Cuando el dolor emocional golpea al corazón

Cuando el dolor emocional golpea al corazón

El trauma emocional es un acontecimiento que la persona experimenta como negativo, estresante y amenazante de forma intolerable; una experiencia que la conmueve profundamente, la hace sentirse sobrepasada y emocionalmente vacía. Existe una condición que puede surgir como consecuencia de un trauma emocional tan profundo, el llamado «corazón roto».

El llamado «corazón roto» es una expresión metafórica que describe una manifestación biológica con síntomas físicos reales. La metáfora del corazón roto se remonta a la antigüedad; en las culturas antiguas, el corazón era considerado el centro de las emociones, del alma y de la propia vida. En la literatura, la poesía y la filosofía, el corazón roto simboliza un dolor insoportable y el duelo, a menudo asociado a un amor perdido.

En la afección médica conocida precisamente como síndrome del corazón roto (o miocardiopatía por estrés o síndrome de Takotsubo, como la denominaron los investigadores japoneses que la estudiaron por primera vez), un intenso estrés emocional provoca un debilitamiento temporal del ventrículo izquierdo del corazón, causando síntomas similares a los de un infarto. Sin embargo, a diferencia de un infarto, no existe una obstrucción de las arterias coronarias, sino un efecto directo sobre las células cardíacas por parte de la adrenalina producida masivamente tras el acontecimiento estresante.

La afección es más frecuente en las mujeres y, cuando se diagnostica, es reversible. El «corazón roto» es, en general, una combinación de dolor emocional y de las respuestas biológicas del organismo al estrés. Aunque el sufrimiento puede ser temporal, en los casos más extremos puede tener consecuencias graves para la salud.

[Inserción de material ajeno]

This design comes from an exercise in tuning for small area, a short achievable clock period and few clock cycles per item on the open sky130 flow, not from production work.
The RTL was checked by simulation tests, not by an equivalence proof against the original design.

## flow/design.v (module list and top-level ports; edited modules follow where they fit)
// module CNN: 5286 lines
module CNN(
    input                       clk,
    input                       rst_n,
    input                       in_valid,
    input      signed [15:0]    in_data,
    input                       opt,
    output reg                  out_valid,
    output reg signed [15:0]    out_data
);
  // ...
==> flow/run.sh <==
#!/bin/bash
# synth_recipe.tcl (not shown) runs the flow's synth.tcl, then flattens the netlist and writes it again
# the make line also repeats each setting of config.mk as NAME=value (left out here)
make -C /OpenROAD-flow-scripts/flow DESIGN_CONFIG=/design/flow/config.mk WORK_HOME=/design/flow/orfs CLKGATE_MAP_FILE= SYNTH_SCRIPT=/design/flow/synth_recipe.tcl finish
==> flow/config.mk <==
export PLATFORM = sky130hd
export DESIGN_NAME = CNN
export DESIGN_NICKNAME = CNN
export VERILOG_FILES = /design/flow/design.v
export SDC_FILE = /design/flow/constraint.sdc
export NUM_CORES = 4
export LEC_CHECK = 0
export ABC_CLOCK_PERIOD_IN_PS = 4500
export CAP_MARGIN = 20
export CORE_MARGIN = 2
export CORE_UTILIZATION = 40
export CTS_CLUSTER_DIAMETER = 150
export CTS_CLUSTER_SIZE = 20
export SLEW_MARGIN = 20
==> flow/constraint.sdc <==
create_clock -name core_clock -period 18.0 [get_ports {clk}]
set_input_delay 3.6000 -clock core_clock [delete_from_list [all_inputs] [get_ports {clk}]]
set_output_delay 3.6000 -clock core_clock [all_outputs]
set_load 0.01 [all_outputs]
==> run notes, run 1 <==
Critical Path Source=cs2_0[1]$_DFF_P_; register area=22700 um^2; highest routed layer=met5; non-clock inverter count in the final layout=between 600 and 700; Post-DP HPWL=118000 um; Post-Place Setup Slack=between 10 and 15 ns; top post-synthesis cells by count=701 x dfxtp_1, 618 x inv_1, 544 x fa_1; bufs w/o clock=slightly above 80; largest area contributor in the netlist=dfxtp_1; share of the synthesized area in the top cell type=25.7%; drt pass-1 iters=6; cell family with the largest share of critical-path delay=compound AO/OA/AOI/OAI gates; layout cells sized above 1=5.24%; most frequent cell on the critical path=ha_1; Routed wire per std cell=24.6 um; clock slew at reported path FFs=0.08 ns; adder-cell share of the synthesized area=22.3%; FP Rows=~140; multi-input logic area=28200 um^2; r2r setup slk=around 13 ns; commonest non-fill, non-tap cells in the layout=700 x dfxtp_1, 618 x inv_1, 544 x fa_1; largest family of logic cells by synthesized area=adder cells; largest net degree at the start of global routing=34; initial antenna violation count=8; GRT Resource Usage Total=21.9%; via count=34771; top cells by area, synth=dfxtp_1 26%, fa_1 20%, edfxtp_1 15%; outcome=timing/DRC/antenna clean; total gr overflow=0; CTS buffer count=55; grt peak-use layer=met2; die width=between 300 and 400 um
Testbench counts, summed over its fixed seeds: cycles 66,240, items 960.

Este vínculo entre las emociones y el cuerpo pone de manifiesto hasta qué punto las experiencias emocionales pueden influir profundamente en nuestro organismo y en nuestro bienestar físico. Pensemos, por ejemplo, en cómo el dolor emocional suele percibirse de una manera muy física: cuando vivimos situaciones emocionalmente dolorosas podemos sentir hambre o pérdida de apetito, fatiga crónica, malestar general, insomnio o hipersomnia, e incluso palpitaciones y dolor en el pecho.

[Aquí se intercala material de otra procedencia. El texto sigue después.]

Source: an optimization exercise on an open RTL-to-GDS flow (aim: small area and a short achievable clock period). Production flows keep margins and buffers that such runs may drop.
Only simulation tests tie the RTL to the original design; equivalence was not proved.
No activity file was given, so power comes from the tool's default toggle rates.

==> flow/design.v, too long to show whole: its modules and the start of the top module <==
// module mk_mac: 957 lines
module mk_mac(CLK,
	      RST_N,
	      put_inp_A_a,
	      EN_put_inp_A,
	      RDY_put_inp_A,
	      put_inp_B_b,
	      EN_put_inp_B,
	      RDY_put_inp_B,
	      put_inp_C_c,
	      EN_put_inp_C,
	      RDY_put_inp_C,
	      put_inp_sel_sel,
	      EN_put_inp_sel,
	      RDY_put_inp_sel,
	      get_mac_op,
	      RDY_get_mac_op);
  // ...
==> flow/flow/run.sh <==
#!/bin/bash
# Layout flow: the standard synthesis; then the combinational logic of its
# netlist is re-mapped by ABC with every flip-flop instance (name, cell type,
# connections) kept as it is, and the result is checked equivalent to the
# standard netlist (if the check fails, the standard netlist is used); then
# the standard layout steps, with faster port buffers and a tighter
# timing-repair target.  Each tool writes its own log here.
set -e
W=$(pwd)
ABC_D=9.0          # delay target (ps) for the gate sizing in ABC
bash standard.sh synth > synth.log 2>&1

RES=$(dirname "$(find "$W/orfs/results" -name 1_2_yosys.v | head -1)")
LOGD=$(dirname "$(find "$W/orfs/logs" -name 1_2_yosys.log | head -1)")
OBJ=$(dirname "$(find "$W/orfs/objects" -name abc.constr | head -1)")
LIB="$FLOW_HOME/platforms/$FLOW_PLATFORM/lib/sky130_fd_sc_hd__tt_025C_1v80.lib"
YOSYS=$(command -v yosys || echo "$FLOW_HOME/../tools/install/yosys/bin/yosys")
DU=$(grep -o -- '-dont_use [A-Za-z0-9_]*' "$LOGD/1_2_yosys.log" | sort -u | tr '\n' ' ')
KEEP="=sky130_fd_sc_hd__dfxtp_1 =sky130_fd_sc_hd__edfxtp_1 =sky130_fd_sc_hd__conb_1 =sky130_fd_sc_hd__fa_1 =sky130_fd_sc_hd__ha_1"
cp "$RES/1_2_yosys.v" "$W/std_netlist.v"

sed -e "s#@LIB@#$LIB#g" -e "s#@KEEP@#$KEEP#g" -e "s#@IN@#$W/std_netlist.v#g" \
    -e "s#@SCRIPT@#$W/flow/resyn.abc#g" -e "s#@DU@#$DU#g" -e "s#@CONSTR@#$OBJ/abc.constr#g" \
    -e "s#@D@#$ABC_D#g" -e "s#@OUT@#$W/resyn_netlist.v#g" flow/resyn.ys.in > resyn.ys
sed -e "s#@LIB@#$LIB#g" -e "s#@GOLD@#$W/std_netlist.v#g" -e "s#@GATE@#$W/resyn_netlist.v#g" \
    flow/equiv.ys.in > equiv.ys

if "$YOSYS" -l resyn.log resyn.ys > /dev/null 2>&1 &&
   "$YOSYS" -l equiv.log equiv.ys > /dev/null 2>&1 &&
   grep -q "Equivalence successfully proven" equiv.log; then
  cp "$W/resyn_netlist.v" "$RES/1_2_yosys.v"
  bash standard.sh synth > synth2.log 2>&1
else
  echo "re-mapping not used" > resyn_skipped.txt
fi

bash standard.sh "BUFFER_PORTS_ARGS=-buffer_cell sky130_fd_sc_hd__buf_2" SETUP_SLACK_MARGIN=6.15 finish > layout.log 2>&1
==> flow/flow/equiv.ys.in <==
# Equivalence of the re-mapped netlist with the standard one; the flip-flops
# pair up by instance name.
read_liberty -wb -ignore_miss_func @LIB@
read_verilog @GOLD@
rename mk_mac gold
read_verilog @GATE@
rename mk_mac gate
flatten -wb gold gate
opt_clean gold gate
async2sync
equiv_make gold gate equiv
hierarchy -top equiv
equiv_simple
equiv_status
==> flow/flow/resyn.abc <==
strash
&get -n
&st
&dch -f
&nf
&st
&dch -f
&nf
&put
buffer -c
upsize -c
dnsize -c
==> flow/flow/resyn.ys.in <==
# Re-map the combinational logic of the standard synthesis netlist, keeping
# every flip-flop instance (name, cell type and connections) as it is.
read_liberty -wb -ignore_miss_func @LIB@
setattr -mod -set keep_hierarchy 1 @KEEP@
read_verilog @IN@
hierarchy -top mk_mac
flatten -wb
opt -purge
abc -script @SCRIPT@ -liberty @LIB@ @DU@ -constr @CONSTR@ -D @D@
opt_clean -purge
hilomap -singleton -hicell sky130_fd_sc_hd__conb_1 HI -locell sky130_fd_sc_hd__conb_1 LO
insbuf -buf sky130_fd_sc_hd__buf_4 A X
splitnets
opt_clean -purge
stat -liberty @LIB@
write_verilog -noattr -noexpr -nohex -nodec @OUT@
==> flow/standard.sh <==
#!/bin/bash
# synth_recipe.tcl (not shown) runs the flow's synth.tcl, then flattens the netlist and writes it again
# the make line also repeats each setting of config.mk as NAME=value (left out here)
make -C /OpenROAD-flow-scripts/flow DESIGN_CONFIG=/design/flow/config.mk WORK_HOME=/design/flow/orfs CLKGATE_MAP_FILE= SYNTH_SCRIPT=/design/flow/synth_recipe.tcl "${@:-finish}"
==> flow/config.mk <==
export PLATFORM = sky130hd
export DESIGN_NAME = mk_mac
export DESIGN_NICKNAME = mk_mac
export VERILOG_FILES = /design/flow/design.v
export SDC_FILE = /design/flow/constraint.sdc
export NUM_CORES = 8
export LEC_CHECK = 0
export ABC_AREA = 0
export CAP_MARGIN = 0
export CORE_MARGIN = 2
export CORE_UTILIZATION = 65
export CTS_CLUSTER_DIAMETER = 100
export CTS_CLUSTER_SIZE = 30
export PLACE_DENSITY = 0.75
export SLEW_MARGIN = 0
==> flow/constraint.sdc <==
create_clock -name core_clock -period 9.0 [get_ports {CLK}]
set_input_delay 1.8000 -clock core_clock [delete_from_list [all_inputs] [get_ports {CLK}]]
set_output_delay 1.8000 -clock core_clock [all_outputs]
set_load 0.01 [all_outputs]
==> summary.txt, run 1 <==
Worst IR Drop VDD: 196 uV
initial antenna violation count: 3
Area after DPL: 24800 um2
total net switching power: 0.00269 W
kind of critical path: reg2reg
Bufs on Longest Clock Path: 3
WL per Instance: 19.3 um
fraction of area in multi-input gates: 36.5%
row count: 70
multi-input gate count: 1287
global route overflow: 0
clock network latency to the later pin of the worst-skew pair: 0.57 ns
CP Capture Point: t5_m[17]
Comb power frac: 32.0%
reg2reg path depth: 11
WL met1: 22300 um
commonest non-fill, non-tap cell in the layout: dfxtp_1
status: timing/DRC/antenna clean
Avg Cell Area, Syn: 11.3 um2
Final Hold Viols: 0
Hold EP: t1_c[28]
Pwr Density: 297 nW/um2
nets@finish: 2481
Post-Place Worst Slack: 5.21 ns
startpoint class of the critical path: flip-flop
Root Buffer: clkbuf_16
Fill cells: 2590
GP Congestion: 0.893
Die Wd: 195 um
Fmax achieved: 322 MHz
hold_sp: t0_c[28]
Sw Share: 34.2%
Yosys warning count: 1
Die Area: 38200 um2
==> run 2, diff against run 1 <==
--- a/flow/flow/run.sh
+++ b/flow/flow/run.sh
@@ -16,7 +16,7 @@
 LIB="$FLOW_HOME/platforms/$FLOW_PLATFORM/lib/sky130_fd_sc_hd__tt_025C_1v80.lib"
 YOSYS=$(command -v yosys || echo "$FLOW_HOME/../tools/install/yosys/bin/yosys")
 DU=$(grep -o -- '-dont_use [A-Za-z0-9_]*' "$LOGD/1_2_yosys.log" | sort -u | tr '\n' ' ')
-KEEP="=sky130_fd_sc_hd__dfxtp_1 =sky130_fd_sc_hd__edfxtp_1 =sky130_fd_sc_hd__conb_1 =sky130_fd_sc_hd__fa_1 =sky130_fd_sc_hd__ha_1"
+KEEP="=sky130_fd_sc_hd__dfxtp_1 =sky130_fd_sc_hd__edfxtp_1 =sky130_fd_sc_hd__conb_1"
 cp "$RES/1_2_yosys.v" "$W/std_netlist.v"
 
 sed -e "s#@LIB@#$LIB#g" -e "s#@KEEP@#$KEEP#g" -e "s#@IN@#$W/std_netlist.v#g" \
--- a/flow/config.mk
+++ b/flow/config.mk
@@ -9,7 +9,7 @@
 export CAP_MARGIN = 0
 export CORE_MARGIN = 2
 export CORE_UTILIZATION = 65
-export CTS_CLUSTER_DIAMETER = 100
-export CTS_CLUSTER_SIZE = 30
+export CTS_CLUSTER_DIAMETER = 110
+export CTS_CLUSTER_SIZE = 34
 export PLACE_DENSITY = 0.75
 export SLEW_MARGIN = 0
==> summary.txt, run 2 <==
Die Area: 38100 um2 (was 38200 um2)
CTS tree: done (unchanged)
initial antenna violation count: 3 (unchanged)
kind of critical path: reg2out (was reg2reg)
most frequent cells in the layout: 525 x dfxtp_1, 197 x nand2_1, 194 x nor2_1, 157 x xnor2_1, 120 x o21ai_0 (was 504 x dfxtp_1, 161 x nor2_1, 128 x nand2_1, 121 x inv_1, 114 x a21oi_1)
vias in the first global route: 15054 (was 15276)
reg2reg start: t0_r0[1] (was t4_sub)
Fmax achieved: 353 MHz (was 322 MHz)
Total Routed Length: 49300 um (was 52700 um)
GP Congestion: 0.961 (was 0.893)
global route overflow: 0 (unchanged)
RSZ-0062 raised after global routing: yes (unchanged)
Hold Crit Depth: 0 (unchanged)
Slew headroom: 29.1% (was 26.3%)
initial DRC count: 938 (was 855)
total design power: 0.00779 W (was 0.00787 W)
Bufs on Longest Clock Path: 3 (unchanged)
Core ar.: 35700 um2 (was 36300 um2)
Worst IR Drop VDD: 210 uV (was 196 uV)
Worst-path clk slew: 0.12 ns (was 0.11 ns)
FF+latch area: 13700 um2 (was 13800 um2)
Final Hold Viols: 0 (unchanged)
CTS Hold Buffers Added: 0 (unchanged)
DIE HEIGHT: 195 um (about the same)
Hold EP: t1_c[27] (was t1_c[28])
largest net degree at the start of global routing: 98 (was 42)
placed insts: 2755 (was 2630)
met2 Usage GRT: 44.6% (was 48.9%)
Total Routing Usage GR: 25.1% (was 27.4%)
Sw Share: 34.5% (was 34.2%)
H-tree depth: 1 (unchanged)
reg2reg path depth: 11 (unchanged)
Initial Util: 66.4% (was 65.6%)
fin crit share: 31.4% (was 34.6%)
Mapped Cells: 2265 (was 2116)
total net switching power: 0.00269 W (about the same)
hold_sp: t0_c[27] (was t0_c[28])
Min Hold Slack: 0.321 ns (was 0.331 ns)
Die Wd: 195 um (about the same)
Comb power frac: 31.8% (was 32.0%)
Avg Cell Area, Syn: 10.5 um2 (was 11.3 um2)
CP peak stage delay: 0.33 ns (was 0.43 ns)
first-pass GRT wire length: 76600 um (was 81700 um)
Num CTS Buffers: 22 (was 25)
First-pass DRT Iterations: 6 (was 5)
crit-path cells: buf_2 (was ha_4 -> ha_4 -> a31o_4 -> a221o_1 -> a21oi_2 -> o211ai_1 -> a221o_1 -> a221o_2 -> buf_4 -> fa_2 -> xor2_1)
CP max stage cell: dfxtp_1 (was a221o_2)
final instance area: 25500 um2 (was 26500 um2)
Worst EP arrival: 1.03 ns (was 3.57 ns)
fin cells: 2811 (was 2731)
Bufs and invs on worst path: 1 (unchanged)
Worst R2R End: t1_q[0] (was t5_m[17])
nets@finish: 2405 (was 2481)
io pins: 108 (unchanged)
type of the tightest min-delay check: reg2reg (unchanged)
startpoint class of the critical path: flip-flop (unchanged)
Clock Power Share: 16.4% (was 16.9%)
Area after DPL: 24600 um2 (was 24800 um2)
clk_skew: 0.0159 ns (was 0.0169 ns)
clock network latency to the later pin of the worst-skew pair: 0.57 ns (about the same)
status: timing/DRC/antenna clean (unchanged)
share of layout cells above drive strength 1: 12.0% (was 16.1%)
WL per Instance: 17.6 um (was 19.3 um)
Root Buffer: clkbuf_16 (unchanged)
Pwr Density: 305 nW/um2 (was 297 nW/um2)
commonest non-fill, non-tap cell in the layout: dfxtp_1 (unchanged)
Synth Cell Area: 23700 um2 (was 23800 um2)
hpwl dp: 36500 um (was 38500 um)
Multi-input gate area: 9510 um2 (was 9680 um2)
CP Capture Type: primary output (was flip-flop)
setup total negative slack: 0 ns (unchanged)
top fanout value on the critical path: 1 (was 4)
Reg2Reg Setup Slack: 6.25 ns (was 5.89 ns)
Clock Sinks: 636 (unchanged)
final setup fails: 0 (unchanged)
row count: 69 (was 70)
via count: 15868 (was 15220)
internal power: 0.00510 W (was 0.00518 W)
GR peak layer: met2 (unchanged)
Period minus WS final: 2.83 ns (was 3.11 ns)
actual slew at the worst max-slew pin: 1.06 ns (was 1.10 ns)
M3 GR Usage: 3.13% (was 2.38%)
Slew Limit Fails: 0 (unchanged)
post-DR vias/cell: 5.64 (was 5.57)
sequential power share: 51.8% (was 51.2%)
Lkg Pwr: 10.1 nW (was 11.2 nW)
delay-heaviest family, CP: flip-flops (was compound AO/OA/AOI/OAI gates)
max-cap violations: 0 (unchanged)
Setup crit start: rg_out[2] (was t4_sub)
met1 usage: 31.8% (was 35.6%)
IO Port Bufs: 102 (unchanged)
Fill cells: 2688 (was 2590)
Area Overhead vs Synth: 7.61% (was 11.3%)
Yosys warning count: 1 (unchanged)
Post-route DRC: 0 (unchanged)
Final ANT Viol Nets: 0 (unchanged)
CP required: 7.20 ns (was 9.46 ns)
## run 2: layer usage
layer  vias to the layer above  routed length, um
met4                         0               1960
met5                         -                  0
met1                      7382              21200
li1                       7923                  -
met3                        97               2430
met2                       466              23800
## run 2: metrics by stage
stage,util (%),setup WS [ns]
2_1_floorplan,-,6.51
3_3_place_gp,68.8,5.98
3_5_place_dp,68.8,5.94
4_1_cts,70.7,6.14
5_1_grt,71.5,6.10
6_report,71.5,6.17
## run 2: layout make-up
type,instances,share of cell area (%)
Antenna cell,1,0.00980
Clock buffer,37,2.46
Clock inverter,2,0.0539
Inverter,67,0.989
Multi-Input combinational cell,1477,37.2
Sequential cell,636,53.8
Tap cell,461,2.26
Timing Repair Buffer,130,3.23
## run 2: worst max-delay path by stage
stage | cells after the start | slack [ns] | to
CTS | 1 | 6.14 | get_mac_op[6]
floorplan | 11 | 6.51 | rg_out[31]
finish | 1 | 6.17 | get_mac_op[2]
detailed placement | 9 | 5.94 | t0_r0[11]
global route | 11 | 6.10 | rg_out[31]
global placement | 9 | 5.98 | t0_r0[11]
## run 2: power by group through the flow
stage,combinational (W),clock (W),sequential (W)
6_report,0.00248,0.00128,0.00403
4_1_cts,0.00240,0.00130,0.00402
3_3_place_gp,0.00235,0,0.00406
2_1_floorplan,0.00194,0,0.00389
5_1_grt,0.00274,0.00139,0.00411
3_5_place_dp,0.00239,0,0.00409
## run 2: worst register-to-register path, cell delays in order (launching register included)
cell       delay, ns
dfxtp_1         0.36
a22oi_2         0.27
o31ai_4         0.10
a221oi_2        0.32
o31ai_2         0.12
maj3_2          0.36
a21oi_2         0.21
nand4bb_1       0.19
nand2_1         0.12
a21oi_2         0.20
o21a_1          0.25
xnor2_2         0.17
## run 2: what timing repair did
item / 4_1_cts / 5_1_grt
gates cloned: 0 / 3
buffers inserted: 0 / 13
setup endpoints to repair: 48 / 75
resized for setup: 10 / 34
==> run 3, diff against run 2 <==
--- a/flow/flow/run.sh
+++ b/flow/flow/run.sh
@@ -34,4 +34,4 @@
   echo "re-mapping not used" > resyn_skipped.txt
 fi
 
-bash standard.sh "BUFFER_PORTS_ARGS=-buffer_cell sky130_fd_sc_hd__buf_2" SETUP_SLACK_MARGIN=6.15 finish > layout.log 2>&1
+bash standard.sh "BUFFER_PORTS_ARGS=-buffer_cell sky130_fd_sc_hd__buf_2" SETUP_SLACK_MARGIN=6.2 finish > layout.log 2>&1
--- a/flow/config.mk
+++ b/flow/config.mk
@@ -9,7 +9,7 @@
 export CAP_MARGIN = 0
 export CORE_MARGIN = 2
 export CORE_UTILIZATION = 65
-export CTS_CLUSTER_DIAMETER = 110
-export CTS_CLUSTER_SIZE = 34
+export CTS_CLUSTER_DIAMETER = 100
+export CTS_CLUSTER_SIZE = 32
 export PLACE_DENSITY = 0.75
 export SLEW_MARGIN = 0
==> summary.txt, run 3 <==
row count: 69 (unchanged)
Final ANT Viol Nets: 0 (unchanged)
Clock Sinks: 636 (unchanged)
actual slew at the worst max-slew pin: 1.05 ns (was 1.06 ns)
CP peak stage delay: 0.34 ns (was 0.33 ns)
Slew Limit Fails: 0 (unchanged)
Core ar.: 35700 um2 (unchanged)
reg2reg path depth: 11 (unchanged)
final core occ: 71.5% (about the same)
Total Routing Usage GR: 25.0% (was 25.1%)
Bufs and invs on worst path: 1 (unchanged)
post-DR vias/cell: 5.64 (about the same)
global route overflow: 0 (unchanged)
initial DRC count: 944 (was 938)
Bufs on Longest Clock Path: 3 (unchanged)
Total Routed Length: 48900 um (was 49300 um)
Mapped Cells: 2265 (unchanged)
Avg Cell Area, Syn: 10.5 um2 (unchanged)
Period minus WS final: 2.82 ns (was 2.83 ns)
clock network latency to the later pin of the worst-skew pair: 0.57 ns (about the same)
Hold EP: t2_c[11] (was t1_c[27])
GP Congestion: 0.961 (unchanged)
Fmax achieved: 355 MHz (was 353 MHz)
Worst-path clk slew: 0.11 ns (was 0.12 ns)
Lkg Pwr: 10.1 nW (about the same)
largest net degree at the start of global routing: 98 (unchanged)
Slew headroom: 29.7% (was 29.1%)
Die Area: 38100 um2 (unchanged)
fin crit share: 31.3% (was 31.4%)
Multi-input gate area: 9520 um2 (was 9510 um2)
Yosys warning count: 1 (unchanged)
Reg2Reg Setup Slack: 6.30 ns (was 6.25 ns)
Setup crit start: rg_out[4] (was rg_out[2])
Fill cells: 2685 (was 2688)
CP Capture Type: primary output (unchanged)
Num CTS Buffers: 23 (was 22)
commonest non-fill, non-tap cell in the layout: dfxtp_1 (unchanged)
via count: 15842 (was 15868)
Worst EP arrival: 1.02 ns (was 1.03 ns)
top fanout value on the critical path: 1 (unchanged)
delay-heaviest family, CP: flip-flops (unchanged)
Die Wd: 195 um (unchanged)
hpwl dp: 36500 um (unchanged)
io pins: 108 (unchanged)
CTS tree: done (unchanged)
status: timing/DRC/antenna clean (unchanged)
WL per Instance: 17.4 um (was 17.6 um)
DIE HEIGHT: 195 um (unchanged)
setup total negative slack: 0 ns (unchanged)
type of the tightest min-delay check: reg2reg (unchanged)
final setup fails: 0 (unchanged)
initial antenna violation count: 3 (unchanged)
Area Overhead vs Synth: 7.72% (was 7.61%)
IO Port Bufs: 102 (unchanged)
H-tree depth: 1 (unchanged)
startpoint class of the critical path: flip-flop (unchanged)
Final Hold Viols: 0 (unchanged)
vias in the first global route: 15006 (was 15054)
reg2reg start: i8_ch[0] (was t0_r0[1])
Synth Cell Area: 23700 um2 (unchanged)
clk_skew: 0.0257 ns (was 0.0159 ns)
Post-route DRC: 0 (unchanged)
Pwr Density: 304 nW/um2 (was 305 nW/um2)
RSZ-0062 raised after global routing: yes (unchanged)
Hold Crit Depth: 0 (unchanged)
nets@finish: 2408 (was 2405)
kind of critical path: reg2out (unchanged)
First-pass DRT Iterations: 6 (unchanged)
most frequent cells in the layout: 523 x dfxtp_1, 197 x nand2_1, 194 x nor2_1, 157 x xnor2_1, 119 x o21ai_0 (was 525 x dfxtp_1, 197 x nand2_1, 194 x nor2_1, 157 x xnor2_1, 120 x o21ai_0)
hold_sp: t1_c[11] (was t0_c[27])
CP required: 7.20 ns (about the same)
diode count: 0 (was 1)
CP max stage cell: dfxtp_2 (was dfxtp_1)
max-cap violations: 0 (unchanged)
first-pass GRT wire length: 76600 um (about the same)
share of layout cells above drive strength 1: 12.3% (was 12.0%)
Root Buffer: clkbuf_16 (unchanged)
Worst R2R End: rg_out[31] (was t1_q[0])
Worst IR Drop VDD: 185 uV (was 210 uV)
Initial Util: 66.4% (unchanged)
crit-path cells: buf_6 (was buf_2)
FF+latch area: 13700 um2 (about the same)
run 3: timing repair:
action | in CTS | in global routing
hold buffers | 0 | 0
cloned | 0 | 2
setup endpoints to repair | 79 | 97
buffers inserted | 0 | 16
pin swaps | 0 | 4
resized for setup | 15 | 39
run 3: routing by layer:
layer / track usage [%] / vias up / wire length (um) / share of wire (%)
met1: 32.2 / 7356 / 21100 / 43
met4: 8.37 / 0 / 1900 / 3.9
met2: 44.5 / 466 / 23600 / 48
li1: - / 7920 / - / -
met3: 2.49 / 100 / 2270 / 4.6
met5: 0 / - / 0 / 0
run 3: how the worst max path moves through the flow:
stage,to,cells past startpoint
global placement,t0_r0[11],9
finish,get_mac_op[4],1
CTS,get_mac_op[4],1
detailed placement,t0_r0[11],9
global route,rg_out[31],11
floorplan,rg_out[31],11
run 3: area by class of cell:
| class | instances | area share (%) |
|---|---|---|
| clock buffer | 37 | 2.46 |
| tap | 461 | 2.26 |
| sequential | 636 | 53.7 |
| timing repair buffer | 132 | 3.29 |
| inverter | 67 | 0.993 |
| clock inverter | 1 | 0.0196 |
| multi-input combinational | 1477 | 37.2 |
run 3: stage by stage:
stage	cells	instance area [um2]	hold slack, ns	worst slack, ns	total power [W]
finish	2811	25600	0.332	6.18	0.00778
detailed placement	2755	24600	0.312	5.94	0.00647
floorplan	2269	23800	0.310	6.51	0.00582
global route	2811	25600	0.339	6.11	0.00825
CTS	2793	25300	0.332	6.16	0.00772
global placement	2755	24600	0.310	5.98	0.00641
run 3: where the power goes:
part | internal, W | switching [W] | total, W | leakage (nW)
Clock | 0.000488 | 0.000781 | 0.00127 | 0.304
Sequential | 0.00352 | 0.000509 | 0.00403 | 5.46
Combinational | 0.00110 | 0.00138 | 0.00248 | 4.32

Desde un punto de vista biológico, un intenso dolor emocional puede afectar al cuerpo a través del sistema nervioso y hormonal, con efectos especialmente sobre el corazón. Disminuyen los niveles de dopamina y serotonina en el cerebro, aumentando la sensación de tristeza y ansiedad; como respuesta al estrés intenso, el sistema nervioso autónomo, en particular el sistema simpático, se activa liberando adrenalina y cortisol, con un aumento de la frecuencia cardíaca, de la presión arterial y de la tensión muscular.